The Health Service Executive has taken the unprecedented step of excluding trainee nurses from their educational nursing placements if they decline to take the Coronavirus vaccine, Gript can reveal. A letter sent last Friday by HSE Chief Clinical Officer, Dr. Colm Henry, stated that “Students that are eligible for vaccination, that have been offered vaccination and decline vaccination should not be assigned to clinical placements in HSE facilities. This may be reviewed as the epidemiological situation evolves.”
The timing of the letter was very significant, as a new tranche of student nurses were scheduled to begin their work placements in Irish hospitals yesterday (Monday) morning. The letter was received by these nurses on Friday evening.
Gript spoke to three student nurses who were denied the chance to start their placements yesterday. Names have been changed to protect their identities.
Mary, a student nurse from the Northeast of the country, contracted Covid in January, and feels that the vaccine would not confer any immunity on her that she does not already have. “It would be a waste of a vaccine on me, because I already have natural immunity to the Coronavirus”, she noted. She also expressed concern that in her words “the risk/reward calculations were so much different” compared to somebody who had never had the virus. “In my case, I’d be risking side effects for no benefit”, she noted. “I already have covid antibodies – exactly the thing the vaccine is designed to produce”.
Mary said she was not what you would call “an anti-vaxxer”, but felt that in this case it was a matter of principle. “We all have the right to consent to medical treatments”, she said. “That’s the first thing they teach you, on the first day of training, nearabouts”. “In this case, the HSE is trying to coerce me to accept a medical intervention that, in my case at least, is entirely inappropriate, according to all the principles of medicine. The easy thing would be for me to just say “yeah, sure”, and keep my head down, but why should I?”

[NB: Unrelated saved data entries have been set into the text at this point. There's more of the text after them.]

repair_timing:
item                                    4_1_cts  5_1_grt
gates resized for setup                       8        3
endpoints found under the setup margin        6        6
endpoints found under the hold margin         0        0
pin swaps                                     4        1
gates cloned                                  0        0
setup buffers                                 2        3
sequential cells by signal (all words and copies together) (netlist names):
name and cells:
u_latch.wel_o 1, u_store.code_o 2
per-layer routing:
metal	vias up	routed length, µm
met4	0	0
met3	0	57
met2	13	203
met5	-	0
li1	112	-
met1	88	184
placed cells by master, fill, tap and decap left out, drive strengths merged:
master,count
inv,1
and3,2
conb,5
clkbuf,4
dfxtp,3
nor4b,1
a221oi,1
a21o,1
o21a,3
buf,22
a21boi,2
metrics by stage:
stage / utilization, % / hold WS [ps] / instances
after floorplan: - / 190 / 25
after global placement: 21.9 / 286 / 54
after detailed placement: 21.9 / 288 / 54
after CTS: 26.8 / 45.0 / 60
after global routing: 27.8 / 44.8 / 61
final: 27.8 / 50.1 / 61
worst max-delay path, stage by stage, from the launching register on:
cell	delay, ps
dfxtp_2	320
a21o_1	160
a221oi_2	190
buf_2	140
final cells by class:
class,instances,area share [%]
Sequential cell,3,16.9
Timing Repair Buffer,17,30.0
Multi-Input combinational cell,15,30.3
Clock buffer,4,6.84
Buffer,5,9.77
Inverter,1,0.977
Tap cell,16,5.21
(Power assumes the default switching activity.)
**src/rtl/dma_quad.sv**
```systemverilog
module dma_quad #(
  parameter int MARK_EVERY = 128
) (
  input  logic       clk,
  input  logic       rst,
  input  logic       reg_cs_n,
  input  logic       reg_wr,
  input  logic       reg_rd,
  input  logic [3:0] reg_sel,
  input  logic [7:0] reg_wdata,
  output logic [7:0] reg_rdata,
  input  logic [3:0] dreq,
  output logic [3:0] dack_n,
  output logic       hold_req,
  input  logic       hold_ack,
  input  logic       ready,
  output logic       bus_en,
  output logic       addr_stb,
  output logic [7:0] addr_lo,
  output logic [7:0] addr_hi,
  output logic       mem_rd_n,
  output logic       mem_wr_n,
  output logic       io_rd_n,
  output logic       io_wr_n,
  output logic       tc,
  output logic       mark
);
  localparam int NCH = 4;
  localparam int AW  = 16;
  localparam int CW  = 14;
  localparam int MW  = $clog2(MARK_EVERY);
  localparam logic [1:0] K_WRITE  = 2'b01;
  localparam logic [1:0] K_READ   = 2'b10;
  localparam logic [3:0] SEL_MODE = 4'b1000;

  typedef enum logic [1:0] {S_IDLE, S_REQ, S_ADDR, S_XFER} state_t;

  state_t         st;
  logic [1:0]     ch;
  logic [NCH-1:0] en;
  logic [AW-1:0]  addr_q [NCH];
  logic [CW-1:0]  cnt_q  [NCH];
  logic [1:0]     kind_q [NCH];
  logic           ff;
  logic [MW-1:0]  xcnt;

  logic [NCH-1:0] pend, pend_nx, en_nx;
  logic [1:0]     pick, rch;
  logic           xf, done, last, acc, wr_ok, rd_ok, chreg;

  assign pend = dreq & en;

  always_comb begin
    pick = '0;
    for (int i = NCH - 1; i >= 0; i--)
      if (pend[i]) pick = 2'(i);
  end

  assign xf      = (st == S_XFER);
  assign done    = xf && ready;
  assign last    = (cnt_q[ch] == '0);
  assign en_nx   = en & ~((done && last) ? (NCH'(1) << ch) : '0);
  assign pend_nx = dreq & en_nx;

  assign acc   = !reg_cs_n && !bus_en;
  assign wr_ok = acc && reg_wr;
  assign rd_ok = acc && reg_rd;
  assign chreg = !reg_sel[3];
  assign rch   = reg_sel[2:1];

  always_comb begin
    if (reg_sel == SEL_MODE)
      reg_rdata = {{(8-NCH){1'b0}}, en};
    else if (reg_sel[3])
      reg_rdata = '0;
    else if (!reg_sel[0])
      reg_rdata = ff ? addr_q[rch][AW-1:8] : addr_q[rch][7:0];
    else
      reg_rdata = ff ? {kind_q[rch], cnt_q[rch][CW-1:8]} : cnt_q[rch][7:0];
  end

  always_ff @(posedge clk) begin
    if (rst) begin
      st   <= S_IDLE;
      ch   <= '0;
      en   <= '0;
      ff   <= 1'b0;
      xcnt <= '0;
      for (int i = 0; i < NCH; i++) begin
        addr_q[i] <= '0;
        cnt_q[i]  <= '0;
        kind_q[i] <= '0;
      end
    end else begin
      case (st)
        S_IDLE: if (|pend) st <= S_REQ;
        S_REQ: begin
          if (!(|pend)) st <= S_IDLE;
          else if (hold_ack) begin
            ch <= pick;
            st <= S_ADDR;
          end
        end
        S_ADDR: st <= S_XFER;
        default: if (ready) st <= (|pend_nx) ? S_REQ : S_IDLE;
      endcase

      if (done) begin
        addr_q[ch] <= addr_q[ch] + 1'b1;
        cnt_q[ch]  <= cnt_q[ch] - 1'b1;
        xcnt       <= xcnt + 1'b1;
      end

      en <= en_nx;
      if (wr_ok && reg_sel == SEL_MODE) begin
        en <= reg_wdata[NCH-1:0];
        ff <= 1'b0;
      end

      if (wr_ok && chreg) begin
        ff <= !ff;
        if (!reg_sel[0]) begin
          if (ff) addr_q[rch][AW-1:8] <= reg_wdata;
          else    addr_q[rch][7:0]    <= reg_wdata;
        end else begin
          if (ff) begin
            kind_q[rch]         <= reg_wdata[7:6];
            cnt_q[rch][CW-1:8]  <= reg_wdata[CW-9:0];
          end else begin
            cnt_q[rch][7:0] <= reg_wdata;
          end
        end
      end else if (rd_ok && chreg) begin
        ff <= !ff;
      end
    end
  end

  assign hold_req = (st != S_IDLE);
  assign bus_en   = (st == S_ADDR) || xf;
  assign addr_stb = (st == S_ADDR);
  assign addr_lo  = bus_en ? addr_q[ch][7:0]    : '0;
  assign addr_hi  = bus_en ? addr_q[ch][AW-1:8] : '0;
  assign mem_rd_n = !(xf && kind_q[ch] == K_READ);
  assign io_wr_n  = !(xf && kind_q[ch] == K_READ);
  assign mem_wr_n = !(xf && kind_q[ch] == K_WRITE);
  assign io_rd_n  = !(xf && kind_q[ch] == K_WRITE);
  assign dack_n   = xf ? ~(NCH'(1) << ch) : '1;
  assign tc       = xf && last;
  assign mark     = xf && (xcnt == MW'(MARK_EVERY - 1));
endmodule

```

Paulette, based in Dublin, had similar reasons for objecting. “I’m 22 years old and in perfect health”, she said. “The only good reason for me to take a vaccine would be to stop me spreading covid to our elderly patients. If the vaccine was likely to accomplish that, I’d take it no problem. The thing is, though, that the vaccine doesn’t actually do that. If you read about the trials, it doesn’t prevent you getting the virus, or transmitting it. It’s designed to prevent serious illness”.

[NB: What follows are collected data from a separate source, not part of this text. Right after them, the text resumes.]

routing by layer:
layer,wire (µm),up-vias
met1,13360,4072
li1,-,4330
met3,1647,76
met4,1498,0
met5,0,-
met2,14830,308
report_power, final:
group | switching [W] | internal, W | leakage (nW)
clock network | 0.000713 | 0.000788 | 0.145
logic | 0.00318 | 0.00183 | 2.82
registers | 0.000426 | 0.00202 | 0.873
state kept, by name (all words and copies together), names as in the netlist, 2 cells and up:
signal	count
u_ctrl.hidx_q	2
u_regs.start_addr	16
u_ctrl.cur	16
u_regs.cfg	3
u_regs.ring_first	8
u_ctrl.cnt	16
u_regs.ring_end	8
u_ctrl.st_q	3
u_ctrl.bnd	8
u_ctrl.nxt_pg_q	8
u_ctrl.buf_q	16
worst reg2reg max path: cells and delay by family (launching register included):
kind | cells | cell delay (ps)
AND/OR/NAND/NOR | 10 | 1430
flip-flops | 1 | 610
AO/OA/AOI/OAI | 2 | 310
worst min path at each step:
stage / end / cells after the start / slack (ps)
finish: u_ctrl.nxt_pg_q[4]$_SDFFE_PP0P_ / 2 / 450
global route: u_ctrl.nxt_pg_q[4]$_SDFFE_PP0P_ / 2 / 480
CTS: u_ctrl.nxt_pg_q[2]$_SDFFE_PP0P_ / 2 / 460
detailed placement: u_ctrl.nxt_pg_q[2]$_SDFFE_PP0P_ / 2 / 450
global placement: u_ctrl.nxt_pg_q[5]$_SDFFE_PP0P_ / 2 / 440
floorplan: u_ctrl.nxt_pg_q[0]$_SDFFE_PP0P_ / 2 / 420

Paulette says that she will “forego her placement and emigrate” if necessary. “This is something I feel really strongly about. The Government doesn’t get to make injecting you with anything a condition of employment. There is no other field of work where they tell you that you have to be dosed with something in order to take up the job. There’s no other country that would do it. If I have to emigrate, I have to emigrate, because I am furious about this”.
Juliet, from Cork, was also in the camp of not taking the vaccine. “In my case, I’ll be straight up with you, I don’t trust it”, she said. “And that’s my right. As far as I am concerned this is an experimental treatment. If it works, great, but I don’t see why I should be compelled to take it to do my job”.
“If you look at the people who are delivering the vaccines to the public, item one on their training is to seek consent. A member of the public who does not consent may freely choose to do so. That’s a right the Government guarantees, it seems, to every citizen, except for me, and other student nurses”.
It is not clear what will happen to student nurses who refuse to accept the vaccination condition and take up their placements.
Last year, during the initial wave of the pandemic, student nurses played a key role in staffing up the health service, and were promised compensation by then-Minister Simon Harris.
“That’s what really rankles with me”, Mary said. “When they needed us last year, we were there. We went into Covid wards as trainees, at a time when people thought this was the next ebola, risking, as far as we knew, our lives. They asked us to take that risk and we said yes. Now they’re demanding that we take another risk, or face our education being compromised. Even in my case, when the vaccine isn’t an appropriate treatment”.
Some student nurses told Gript that they were considering a protest over the matter. “It’s about basic rights”, Paulette said. “Either we have the right to consent to medical treatment in this country, or we do not. If this precedent is allowed to be set, what’s to stop them bringing in a law that you must be vaccinated to leave your home? It’s the same principle. This has nothing to do with Patient safety. It’s bullying, plain and simple”.